• WHAT IS REQUIRED
Tally the lines in the entries where the string "rose" appears, and write only the total.

Stored data entries:
◆ ◆ ◆ ◆ ◆

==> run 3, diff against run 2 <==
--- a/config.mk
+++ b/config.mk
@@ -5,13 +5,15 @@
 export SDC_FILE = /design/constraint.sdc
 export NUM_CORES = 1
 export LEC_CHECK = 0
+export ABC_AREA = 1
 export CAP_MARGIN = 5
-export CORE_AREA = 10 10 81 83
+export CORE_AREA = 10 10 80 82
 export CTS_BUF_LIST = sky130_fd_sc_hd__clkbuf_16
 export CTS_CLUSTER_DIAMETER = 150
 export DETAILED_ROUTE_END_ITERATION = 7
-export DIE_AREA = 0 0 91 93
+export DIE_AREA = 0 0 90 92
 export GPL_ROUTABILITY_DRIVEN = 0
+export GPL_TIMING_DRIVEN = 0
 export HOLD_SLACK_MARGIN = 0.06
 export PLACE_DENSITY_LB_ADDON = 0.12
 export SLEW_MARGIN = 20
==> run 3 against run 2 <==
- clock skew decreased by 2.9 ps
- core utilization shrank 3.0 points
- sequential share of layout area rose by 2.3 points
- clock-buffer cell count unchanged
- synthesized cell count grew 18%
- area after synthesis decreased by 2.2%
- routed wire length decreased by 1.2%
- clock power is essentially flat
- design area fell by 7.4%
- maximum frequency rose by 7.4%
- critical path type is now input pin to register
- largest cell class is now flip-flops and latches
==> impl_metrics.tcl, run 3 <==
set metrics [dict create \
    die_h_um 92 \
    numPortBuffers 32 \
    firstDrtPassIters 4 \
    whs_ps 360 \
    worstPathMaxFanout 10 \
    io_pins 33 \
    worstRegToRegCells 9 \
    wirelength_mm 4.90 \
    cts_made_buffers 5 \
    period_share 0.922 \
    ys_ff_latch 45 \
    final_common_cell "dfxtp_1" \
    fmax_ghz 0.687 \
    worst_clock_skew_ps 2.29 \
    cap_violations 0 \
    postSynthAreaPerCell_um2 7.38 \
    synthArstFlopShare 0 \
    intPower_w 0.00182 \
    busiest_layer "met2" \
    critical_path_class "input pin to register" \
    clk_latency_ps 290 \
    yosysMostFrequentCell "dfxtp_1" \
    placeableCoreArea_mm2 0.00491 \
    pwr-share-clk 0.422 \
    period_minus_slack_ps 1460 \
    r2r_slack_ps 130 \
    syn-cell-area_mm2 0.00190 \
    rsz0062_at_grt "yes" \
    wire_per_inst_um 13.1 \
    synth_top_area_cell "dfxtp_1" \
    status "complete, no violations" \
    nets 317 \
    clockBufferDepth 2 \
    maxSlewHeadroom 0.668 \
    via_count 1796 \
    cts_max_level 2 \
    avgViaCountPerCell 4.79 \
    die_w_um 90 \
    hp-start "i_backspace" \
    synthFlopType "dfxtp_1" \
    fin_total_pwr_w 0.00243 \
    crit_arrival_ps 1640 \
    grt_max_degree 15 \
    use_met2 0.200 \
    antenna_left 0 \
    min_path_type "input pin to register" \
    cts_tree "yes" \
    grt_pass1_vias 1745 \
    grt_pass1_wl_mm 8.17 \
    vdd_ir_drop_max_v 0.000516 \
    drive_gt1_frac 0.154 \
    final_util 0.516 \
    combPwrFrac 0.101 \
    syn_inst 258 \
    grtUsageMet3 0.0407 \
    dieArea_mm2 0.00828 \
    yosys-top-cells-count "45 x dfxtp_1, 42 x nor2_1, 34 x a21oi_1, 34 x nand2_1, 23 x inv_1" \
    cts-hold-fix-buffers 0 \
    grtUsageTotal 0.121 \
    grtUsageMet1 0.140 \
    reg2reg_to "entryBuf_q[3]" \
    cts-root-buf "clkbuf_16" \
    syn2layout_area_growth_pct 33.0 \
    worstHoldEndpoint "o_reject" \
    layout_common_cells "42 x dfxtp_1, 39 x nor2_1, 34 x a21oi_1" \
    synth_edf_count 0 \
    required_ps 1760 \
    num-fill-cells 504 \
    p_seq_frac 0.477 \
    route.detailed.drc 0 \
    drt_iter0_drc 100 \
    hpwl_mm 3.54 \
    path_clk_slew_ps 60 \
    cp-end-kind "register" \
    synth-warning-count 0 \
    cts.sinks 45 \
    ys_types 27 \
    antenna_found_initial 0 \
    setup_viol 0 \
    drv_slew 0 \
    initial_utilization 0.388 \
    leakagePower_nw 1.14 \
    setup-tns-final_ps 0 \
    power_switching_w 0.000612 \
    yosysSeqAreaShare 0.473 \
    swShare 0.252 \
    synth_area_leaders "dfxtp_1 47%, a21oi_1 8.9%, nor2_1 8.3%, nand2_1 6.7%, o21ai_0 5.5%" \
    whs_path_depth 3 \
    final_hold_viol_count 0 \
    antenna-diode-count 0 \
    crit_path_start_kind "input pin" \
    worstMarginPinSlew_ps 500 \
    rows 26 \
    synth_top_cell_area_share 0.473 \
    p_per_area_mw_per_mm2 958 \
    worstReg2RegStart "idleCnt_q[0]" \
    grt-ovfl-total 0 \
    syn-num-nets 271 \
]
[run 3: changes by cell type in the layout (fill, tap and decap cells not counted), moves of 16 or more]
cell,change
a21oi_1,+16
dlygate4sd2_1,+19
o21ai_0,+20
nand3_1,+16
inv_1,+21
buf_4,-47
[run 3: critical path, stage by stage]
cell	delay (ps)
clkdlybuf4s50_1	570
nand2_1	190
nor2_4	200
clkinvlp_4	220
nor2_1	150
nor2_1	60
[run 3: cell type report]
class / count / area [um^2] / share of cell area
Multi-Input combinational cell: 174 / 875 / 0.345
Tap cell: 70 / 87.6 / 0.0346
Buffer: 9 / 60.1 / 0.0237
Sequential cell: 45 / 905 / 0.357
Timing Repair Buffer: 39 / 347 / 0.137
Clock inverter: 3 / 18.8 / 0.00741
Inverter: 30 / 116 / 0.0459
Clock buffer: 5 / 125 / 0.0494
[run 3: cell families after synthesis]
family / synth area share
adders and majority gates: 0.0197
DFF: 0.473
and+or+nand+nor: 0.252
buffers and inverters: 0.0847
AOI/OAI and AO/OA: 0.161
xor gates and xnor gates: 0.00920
--- src/rtl/lsu_pkg.sv ---
// lsu_pkg: RV32I load/store funct3 codes, error codes and the unit's state type.
package lsu_pkg;
    localparam logic [2:0] F3_LB  = 3'b000;
    localparam logic [2:0] F3_LH  = 3'b001;
    localparam logic [2:0] F3_LW  = 3'b010;
    localparam logic [2:0] F3_LBU = 3'b100;
    localparam logic [2:0] F3_LHU = 3'b101;
    localparam logic [2:0] F3_SB  = 3'b000;
    localparam logic [2:0] F3_SH  = 3'b001;
    localparam logic [2:0] F3_SW  = 3'b010;
    localparam logic [1:0] ERR_NONE     = 2'd0;
    localparam logic [1:0] ERR_MISALIGN = 2'd1;
    localparam logic [1:0] ERR_FAULT    = 2'd2;
    localparam logic [1:0] ERR_ILLEGAL  = 2'd3;
    typedef enum logic {IDLE, LOAD_WAIT} state_t;
endpackage

--- src/rtl/load_align.sv ---
// load_align: picks the byte/half at a byte offset of a memory word and sign/zero extends it.
module load_align
    import lsu_pkg::*;
(
    input  logic [31:0] i_word,
    input  logic [1:0]  i_offset,
    input  logic [2:0]  i_funct3,
    output logic [31:0] o_data
);
    logic [31:0] w_sh;
    logic [7:0]  w_byte;
    logic [15:0] w_half;
    assign w_sh   = i_word >> {i_offset, 3'b000};
    assign w_byte = w_sh[7:0];
    assign w_half = w_sh[15:0];
    always_comb begin
        o_data = i_funct3 == F3_LB  ? {{24{w_byte[7]}}, w_byte} :
                 i_funct3 == F3_LH  ? {{16{w_half[15]}}, w_half} :
                 i_funct3 == F3_LBU ? {24'd0, w_byte} :
                 i_funct3 == F3_LHU ? {16'd0, w_half} : i_word;
    end
endmodule

--- src/rtl/load_store_unit.sv ---
// load_store_unit: RV32I load/store front end for a word-organised, 1-cycle-read data memory.
module load_store_unit
    import lsu_pkg::*;
#(
    parameter logic [31:0] BASE_ADDR = 32'h0000_0000,
    parameter int          ADR_W     = 12
) (
    input  logic             clk,
    input  logic             rst,
    input  logic             req_i,
    input  logic             we_i,
    input  logic [2:0]       funct3_i,
    input  logic [31:0]      addr_i,
    input  logic [31:0]      wdata_i,
    output logic             ready_o,
    output logic             rsp_valid_o,
    output logic [31:0]      rdata_o,
    output logic [1:0]       err_o,
    output logic             mem_en_o,
    output logic [3:0]       mem_we_o,
    output logic [ADR_W-1:0] mem_adr_o,
    output logic [31:0]      mem_wdata_o,
    input  logic [31:0]      mem_rdata_i
);
    state_t      r_state;
    logic [2:0]  r_f3;
    logic [1:0]  r_off;
    logic        r_rsp;
    logic [31:0] r_rdata;
    logic [1:0]  r_err;
    logic        w_acc, w_is_h, w_is_w, w_illegal, w_mis, w_oor;
    logic [1:0]  w_err;
    logic [3:0]  w_mask;
    logic [31:0] w_off, w_ext;

    assign ready_o   = !rst && r_state == IDLE;
    assign w_acc     = req_i && ready_o;
    assign w_is_h    = funct3_i[1:0] == 2'b01;
    assign w_is_w    = funct3_i[1:0] == 2'b10;
    assign w_illegal = we_i ? funct3_i > F3_SW : (funct3_i == 3'd3 || funct3_i >= 3'd6);
    assign w_mis     = (w_is_h && addr_i[0]) || (w_is_w && addr_i[1:0] != 2'b00);
    assign w_off     = addr_i - BASE_ADDR;
    // Unsigned subtraction wraps addresses below BASE_ADDR above the window too.
    assign w_oor     = w_off >= (32'd4 << ADR_W);
    assign w_err     = w_illegal ? ERR_ILLEGAL : w_mis ? ERR_MISALIGN : w_oor ? ERR_FAULT : ERR_NONE;
    assign w_mask    = w_is_w ? 4'b1111 : w_is_h ? 4'b0011 << addr_i[1:0] : 4'b0001 << addr_i[1:0];

    assign mem_en_o    = w_acc && w_err == ERR_NONE;
    assign mem_we_o    = mem_en_o && we_i ? w_mask : 4'b0000;
    assign mem_adr_o   = w_off[ADR_W+1:2];
    assign mem_wdata_o = w_is_w ? wdata_i : w_is_h ? {2{wdata_i[15:0]}} : {4{wdata_i[7:0]}};

    assign rsp_valid_o = r_rsp;
    assign rdata_o     = r_rdata;
    assign err_o       = r_err;

    load_align u_align (
        .i_word   (mem_rdata_i),
        .i_offset (r_off),
        .i_funct3 (r_f3),
        .o_data   (w_ext)
    );

    always_ff @(posedge clk) begin
        if (rst) begin
            r_state <= IDLE;
            r_rsp   <= 1'b0;
            r_rdata <= '0;
            r_err   <= ERR_NONE;
            r_f3    <= '0;
            r_off   <= '0;
        end else begin
            r_rsp <= 1'b0;
            case (r_state)
                IDLE: if (w_acc) begin
                    if (w_err != ERR_NONE || we_i) begin
                        r_rsp   <= 1'b1;
                        r_err   <= w_err;
                        r_rdata <= '0;
                    end else begin
                        r_f3    <= funct3_i;
                        r_off   <= addr_i[1:0];
                        r_state <= LOAD_WAIT;
                    end
                end
                LOAD_WAIT: begin
                    r_rsp   <= 1'b1;
                    r_err   <= ERR_NONE;
                    r_rdata <= w_ext;
                    r_state <= IDLE;
                end
                default: r_state <= IDLE;
            endcase
        end
    end
endmodule

--- config.mk ---
export PLATFORM = sky130hd
export DESIGN_NAME = load_store_unit
export DESIGN_NICKNAME = d
export VERILOG_FILES = /design/src/rtl/lsu_pkg.sv /design/src/rtl/load_align.sv /design/src/rtl/load_store_unit.sv
export SDC_FILE = /design/constraint.sdc
export NUM_CORES = 1
export LEC_CHECK = 0
export CAP_MARGIN = 15
export CORE_MARGIN = 2
export CORE_UTILIZATION = 40
export CTS_BUF_LIST = sky130_fd_sc_hd__clkbuf_4 sky130_fd_sc_hd__clkbuf_8
export DETAILED_ROUTE_END_ITERATION = 16
export GPL_ROUTABILITY_DRIVEN = 0
export PLACE_DENSITY = 0.88
export SLEW_MARGIN = 20
export SYNTH_ARGS = -nofsm -noshare
export SYNTH_HDL_FRONTEND = slang
export SYNTH_SLANG_ARGS = --single-unit
--- constraint.sdc ---
create_clock -name clk -period 4.73 [get_ports clk]
set_input_delay 0.946 -clock clk [delete_from_list [all_inputs] [get_ports clk]]
set_output_delay 0.946 -clock clk [all_outputs]
set_load 0.02 [all_outputs]
Word level (Yosys, flattened, before mapping). Cells that the tools add are included.

Logic and storage cells: 63. Bits of input ports: 103. Flip-flop bits (word level): 41.

Reduce and logical (&&, ||, !) cells: 16. Multiplexer cells: 25. $lt $le $gt $ge: 3. Bitwise gates (word level): 2. Equal/unequal tests: 8. Shift-type cells: 3.

Operator list (number): $mux 32 (8); $pmux 32 s2 (1); $ge 32x15->1 const B (1); $shr 32x5->16 (1); $mux 4 (3); $mux 2 (5); $eq 3x3->1 const B (2); $logic_and 1x1->1 (6); $mux 1 (5); $pmux 1 s2 (2); $pmux 2 s2 (1); $reduce_bool 2->1 (2); $shl 1x2->4 const A (1); $shl 2x2->4 const A (1); $eq 3x1->1 const B (1); $eq 3x2->1 const B (1); $ge 3x3->1 const B (1); $gt 3x2->1 const B (1); $logic_not 3->1 (1); $logic_or 1x1->1 (3); $reduce_and 3->1 (1); $eq 2x1->1 const B (1); $eq 2x2->1 const B (1); $logic_not 2->1 (1); 5 further kinds (6).

Longest topological paths before layout. Gate-level depths: netlist of run 1.

Depth after elaboration: 10. Gate-level depth with buffers: 8. Depth with buffers taken out: 5.

By module. Synthesis of run 1 repeated with hierarchy kept, for this count alone.

Cells, all modules: 424. Area, all modules: 3410.8 um^2.

By module, submodules not included: load_store_unit (instances 1, sequential area each 820.8 um^2, cells each 294, area each 2529.9 um^2); load_align (instances 1, sequential area each 0.0 um^2, cells each 130, area each 880.8 um^2).

Least setup slack after synthesis of run 1. Ideal clock, no wire load.

Kind: input-to-output. From: input funct3_i[1]. To: output mem_wdata_o[10]. Stages on the path: 5. Slack: 1.622 ns. Data arrival time: 2.162 ns. Cell sequence: nor2b_1 > clkbuf_1 > or2_1 > clkbuf_1 > mux2_1.

Cells in the longest elaborated chain, start to end: 3.

RTL lines: start, declared (RTL line load_store_unit.sv:12) `input logic [2:0] funct3_i,`; $eq 2x1->1 (RTL line load_store_unit.sv:38) `assign w_is_h = funct3_i[1:0] == 2'b01;`; $mux 32 (RTL line load_store_unit.sv:51) `assign mem_wdata_o = w_is_w ? wdata_i : w_is_h ? {2{wdata_i[15:0]}} : {4{wdata_i[7:0]}};`; $mux 32 (*) (RTL line load_store_unit.sv:51); end, declared (RTL line load_store_unit.sv:22) `output logic [31:0] mem_wdata_o,`.

Every way passes the cells marked *; elsewhere a longest branch is shown, timed or not.

Worst setup path after layout of run 1.
From: input funct3_i[0]. To: output mem_wdata_o[19].

Cells in the longest elaborated chain, start to end: 2.

RTL lines: $eq 2x2->1 (RTL line load_store_unit.sv:39) `assign w_is_w = funct3_i[1:0] == 2'b10;`; $mux 32 (RTL line load_store_unit.sv:51).

Every way passes these cells.

==> results.cfg, run 1 <==
[status]
status = completed

[floorplanning]
io-pin-count = 188
dieArea_um2 = 7879
start_util_pct = 41.84
die_w_um = 88.77
core_area_um2 = 6869
die_h_um = 88.77
rows = 30

[global_route]
grt_pass1_wl_um = 14300
grt_max_degree = 28
antenna_found_initial = 0
grt_pass1_vias = 3111
grt_usage_pct = 23.00
grt_overflow = 0

[finish]
drive_gt1_share_pct = 8.921
postLayoutCellArea_um2 = 4484
fin_util_pct = 65.28
instances_no_fill = 578
areaGrowthSynthToFinish_pct = 56.03
num_antenna_cells = 0
num-nets-final = 584
fill_cells = 565

[timing]
slew_viol_final = 0
fin_crit_sh_pct = 87.94
hold_viol_final = 0
grt_setup_unrepaired = false
clock_skew_ns = 0.006307
fmax_mhz = 240.4
setup_viol_count_final = 0
period_minus_slack_ns = 4.160
relSlewSlack_pct = 29.34
setup-tns-final_ns = 0
worst_pin_slew_ns = 1.060

[power]
leakage_uw = 0.001646
irDropWorstVdd_mv = 0.1022
powerDensity_nw_per_um2 = 181.2

[hold_path]
hold_path_end = rdata_o[6]
hold_depth = 2
min-delay-start = rdata_o[6]
hold_path.class = reg -> reg

[clock_network]
clk_latency_ns = 0.29
ctsHoldBuffers = 0
clockRootBuffer = clkbuf_8
cts_max_level = 2
cts_resized = 0
clk_pin_slew_ns = 0.07
cts_num_sinks = 41
cts_setup_buffers = 0
cts_buffers = 5
cts_buffer_depth = 2
cts_tree = done

[yosys]
ys_seq_elements = 41
synth_flop_cell = dfxtp_1
yosys_warnings = 0
netlist_instances = 352
synthTopCellsByCount = nand2_1, a21oi_1, dfxtp_1
synth_edf_count = 0
synth_area_per_cell_um2 = 8.165
syn_area_um2 = 2874
syn-num-nets = 455
ys_seq_area_share_pct = 28.56
synth_top_area_share_pct = 28.56
ys_types = 47
yosysTopAreaCell = dfxtp_1
yosys-top-cells-area = dfxtp_1, a21oi_1, nand2_1, buf_4, o2bb2ai_2
synth_async_sr_flop_share_pct = 0
synth.most_common_cell = nand2_1

[setup_path]
crit_type = in -> out
r2r-start = r_off[1]
crit_path_cell_trace = clkdlybuf4s50_1 -> buf_4 -> nand2b_1 -> nand2_1 -> nand2_1 -> clkdlybuf4s50_1
cp_slowest_cell = clkdlybuf4s50_1
cpLargestDelayFamily = buffers and inverters
cp_num_buf_inv = 3
slowest_delay_ns = 0.70
r2r_end = rdata_o[15]
reg2reg_depth = 6
critPathRequiredTime_ns = 3.78
cp_max_fo = 24
cp-end-kind = output pin
startpoint_type = primary input
ff2ff_setup_slack_ns = 2.13
cp.arrival_ns = 3.21

[flow_run]
drv_cap = 0

[drt]
wl_per_cell_um = 16.28
first_pass_iters = 5
ant_nets = 0
vias = 3137
drt-total-wl_um = 9409
drc_errors = 0
drt_iter0_markers = 134
via_per_inst = 5.427

[place]
place_area_um2 = 4398
port_buffers = 163
placed_cells = 570
dp_hpwl_um = 7334
## state kept, by name, indices dropped and copies added, names as in the netlist
signal,cells
r_state,1
r_off,2
err_o,2
rsp_valid_o,1
rdata_o,32
r_f3,3
## area by class of cell
| type | instances | area (um2) | share of cell area, % |
|---|---|---|---|
| multi-input cells | 256 | 1747 | 38.95 |
| clock buffers | 6 | 76.32 | 1.702 |
| well taps | 96 | 120.1 | 2.679 |
| inverters | 7 | 26.28 | 0.5859 |
| clock inverters | 2 | 10.01 | 0.2232 |
| repair buffers | 170 | 1684 | 37.56 |
| flip-flops and latches | 41 | 820.8 | 18.30 |
## routing by layer
layer / track usage [%] / vias up / routed length [um]
li1: - / 1516 / -
met2: 43.83 / 158 / 4895
met5: 0 / - / 0
met3: 5.410 / 21 / 748
met4: 7.438 / 0 / 186
met1: 24.70 / 1442 / 3579
## through the flow
stage / worst slack [ns] / power [uW] / hold WS, ns
2_1_floorplan: 1.622 / 471.0 / 0.5243
3_3_place_gp: 0.6185 / 592.9 / 0.4379
3_5_place_dp: 0.5730 / 595.4 / 0.4490
4_1_cts: 0.5666 / 818.5 / 0.4599
5_1_grt: 0.3849 / 845.9 / 0.4755
6_report: 0.5703 / 812.4 / 0.4607
## tightest hold or removal path, cell delays in order (launching register included)
cell and delay, ns:
dfxtp_1 0.31, nand2_1 0.06, o21ai_1 0.05
## where the power goes
group	switching, uW	internal [uW]
Clock	115	108
Combinational	108	134
Sequential	0.754	347
Total	224	589
## cells in the final DEF, fill, tap and decap left out, types with 7 or more instances in the layout
master	count
o2bb2ai_2	10
dfxtp_1	41
o2bb2ai_1	7
a21oi_1	42
a211oi_1	8
o32ai_1	7
o21ai_0	8
o21bai_1	8
nor2b_1	19
nor2_1	29
nand2_1	44
buf_4	7
inv_1	7
o221ai_1	14
mux2i_1	14
clkdlybuf4s50_1	163
## cell families (layout without fill, tap and decap cells)
family / count (synthesis) / after routing / synth area share, %
muxes: 24 / 24 / 8.794
and+or+nand+nor: 115 / 115 / 20.68
DFF: 41 / 41 / 28.56
buffers and inverters: 55 / 185 / 11.06
AOI/OAI and AO/OA: 117 / 117 / 30.91
## how the worst max path moves through the flow
stage                     start               to  slack [ns]  cells after the start
CTS                 funct3_i[0]  mem_wdata_o[19]        0.57                      6
floorplan           funct3_i[1]  mem_wdata_o[10]        1.62                      5
finish              funct3_i[0]  mem_wdata_o[19]        0.57                      6
detailed placement  funct3_i[0]  mem_wdata_o[19]        0.57                      6
global route        funct3_i[0]  mem_wdata_o[17]        0.38                      6
global placement    funct3_i[0]  mem_wdata_o[20]        0.62                      6
(Power assumes the default switching activity.)
==> run 2: changes to the inputs <==
--- a/config.mk
+++ b/config.mk
@@ -12,6 +12,7 @@
 export DETAILED_ROUTE_END_ITERATION = 16
 export GPL_ROUTABILITY_DRIVEN = 0
 export PLACE_DENSITY = 0.88
+export SETUP_SLACK_MARGIN = 0.05
 export SLEW_MARGIN = 20
 export SYNTH_ARGS = -nofsm -noshare
 export SYNTH_HDL_FRONTEND = slang
==> results of run 2 <==
The final DEF is identical to that of run 1; final timing and power are the same.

◆ ◆ ◆ ◆ ◆

• FINISHED EXERCISE
2